→ **GOAL OF THE EXERCISE**: What is needed is every line of the data that includes the word "watchdog". Please copy each one.

Excerpts from a dataset
## src/rtl/cobs_arb_pkg.sv

```systemverilog
// Shared types and constants for the COBS stream arbiter.
package cobs_arb_pkg;

  typedef enum logic [1:0] {
    IDLE   = 2'd0,
    STREAM = 2'd1,
    ABORT  = 2'd2,
    FLUSH  = 2'd3
  } arb_state_t;

  // Payload of the single beat emitted when a stalled packet is aborted.
  localparam logic [7:0] ABORT_MARKER_DATA = 8'h00;

  // Index width that stays at least 1 bit when there is only one source.
  function automatic int idx_w(input int n);
    return (n > 1) ? $clog2(n) : 1;
  endfunction

endpackage

```

## src/rtl/rr_priority_picker.sv

```systemverilog
// Combinational rotating-priority picker: first asserted req at or after ptr,
// wrapping around N.
module rr_priority_picker
  import cobs_arb_pkg::*;
#(
  parameter  int N  = 2,
  localparam int IW = idx_w(N)
) (
  input  logic [N-1:0]  req,
  input  logic [IW-1:0] ptr,
  output logic          found,
  output logic [IW-1:0] idx
);

  // Walk the requesters starting at ptr; the first hit wins.
  always_comb begin
    found = 1'b0;
    idx   = '0;
    for (int k = 0; k < N; k++) begin
      int j;
      j = int'(ptr) + k;
      if (j >= N) j = j - N;
      if (!found && req[j]) begin
        found = 1'b1;
        idx   = IW'(j);
      end
    end
  end

endmodule

```

## src/rtl/cobs_stream_arbiter.sv

```systemverilog
// Packet-level round-robin arbiter feeding one COBS encoder from NUM_SRC
// byte streams, with a mid-packet stall watchdog that aborts stuck packets.
module cobs_stream_arbiter
  import cobs_arb_pkg::*;
#(
  parameter  int NUM_SRC       = 2,
  parameter  int DATA_WIDTH    = 8,
  parameter  int STALL_TIMEOUT = 1024,
  localparam int IW            = idx_w(NUM_SRC)
) (
  input  logic                          clk,
  input  logic                          reset_n,
  input  logic [NUM_SRC*DATA_WIDTH-1:0] s_tdata,
  input  logic [NUM_SRC-1:0]            s_tvalid,
  input  logic [NUM_SRC-1:0]            s_tlast,
  output logic [NUM_SRC-1:0]            s_tready,
  output logic [DATA_WIDTH-1:0]         m_tdata,
  output logic                          m_tvalid,
  output logic                          m_tlast,
  output logic                          m_tuser,
  input  logic                          m_tready,
  output logic [IW-1:0]                 grant_idx,
  output logic                          busy,
  output logic [15:0]                   abort_count
);

  localparam int             SW         = $clog2(STALL_TIMEOUT + 1);
  localparam logic [SW-1:0]  STALL_LAST = SW'(STALL_TIMEOUT - 1);

  arb_state_t                           state;
  logic [IW-1:0]                        rr_ptr;
  logic [SW-1:0]                        stall_cnt;
  logic [NUM_SRC-1:0][DATA_WIDTH-1:0]   src_data;
  logic                                 pick_found;
  logic [IW-1:0]                        pick_idx;
  logic                                 g_valid;
  logic                                 g_last;
  logic [IW-1:0]                        next_ptr;

  assign src_data = s_tdata;
  assign g_valid  = s_tvalid[grant_idx];
  assign g_last   = s_tlast[grant_idx];
  assign busy     = (state != IDLE);
  assign next_ptr = (grant_idx == IW'(NUM_SRC - 1)) ? '0 : grant_idx + IW'(1);

  rr_priority_picker #(.N(NUM_SRC)) u_pick (
    .req   (s_tvalid),
    .ptr   (rr_ptr),
    .found (pick_found),
    .idx   (pick_idx)
  );

  // Output mux decoded from the registered state. STREAM passes the granted
  // source straight through so there is no extra latency per beat; the
  // async reset of state quiets every output in the same cycle.
  always_comb begin
    m_tdata  = '0;
    m_tvalid = 1'b0;
    m_tlast  = 1'b0;
    m_tuser  = 1'b0;
    s_tready = '0;
    case (state)
      STREAM: begin
        m_tdata             = src_data[grant_idx];
        m_tvalid            = g_valid;
        m_tlast             = g_last;
        s_tready[grant_idx] = m_tready;
      end
      ABORT: begin
        m_tdata  = DATA_WIDTH'(ABORT_MARKER_DATA);
        m_tvalid = 1'b1;
        m_tlast  = 1'b1;
        m_tuser  = 1'b1;
      end
      FLUSH: begin
        s_tready[grant_idx] = 1'b1;
      end
      default: ;
    endcase
  end

  // Arbitration FSM, stall watchdog and saturating abort counter.
  always_ff @(posedge clk or negedge reset_n) begin
    if (!reset_n) begin
      state       <= IDLE;
      rr_ptr      <= '0;
      grant_idx   <= '0;
      stall_cnt   <= '0;
      abort_count <= '0;
    end else begin
      case (state)
        IDLE: begin
          if (pick_found) begin
            grant_idx <= pick_idx;
            stall_cnt <= '0;
            state     <= STREAM;
          end
        end
        STREAM: begin
          // Only a silent source counts as a stall; encoder backpressure does not.
          if (g_valid) begin
            stall_cnt <= '0;
            if (m_tready && g_last) begin
              rr_ptr <= next_ptr;
              state  <= IDLE;
            end
          end else if (stall_cnt == STALL_LAST) begin
            stall_cnt <= '0;
            state     <= ABORT;
          end else begin
            stall_cnt <= stall_cnt + SW'(1);
          end
        end
        ABORT: begin
          if (m_tready) begin
            if (abort_count != 16'hFFFF) abort_count <= abort_count + 16'd1;
            state <= FLUSH;
          end
        end
        FLUSH: begin
          // Drain the rest of the aborted packet so its tail never reaches the encoder.
          if (g_valid && g_last) begin
            rr_ptr <= next_ptr;
            state  <= IDLE;
          end
        end
        default: state <= IDLE;
      endcase
    end
  end

endmodule

```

→ **FINAL ANSWER**:
// byte streams, with a mid-packet stall watchdog that aborts stuck packets.
  // Arbitration FSM, stall watchdog and saturating abort counter.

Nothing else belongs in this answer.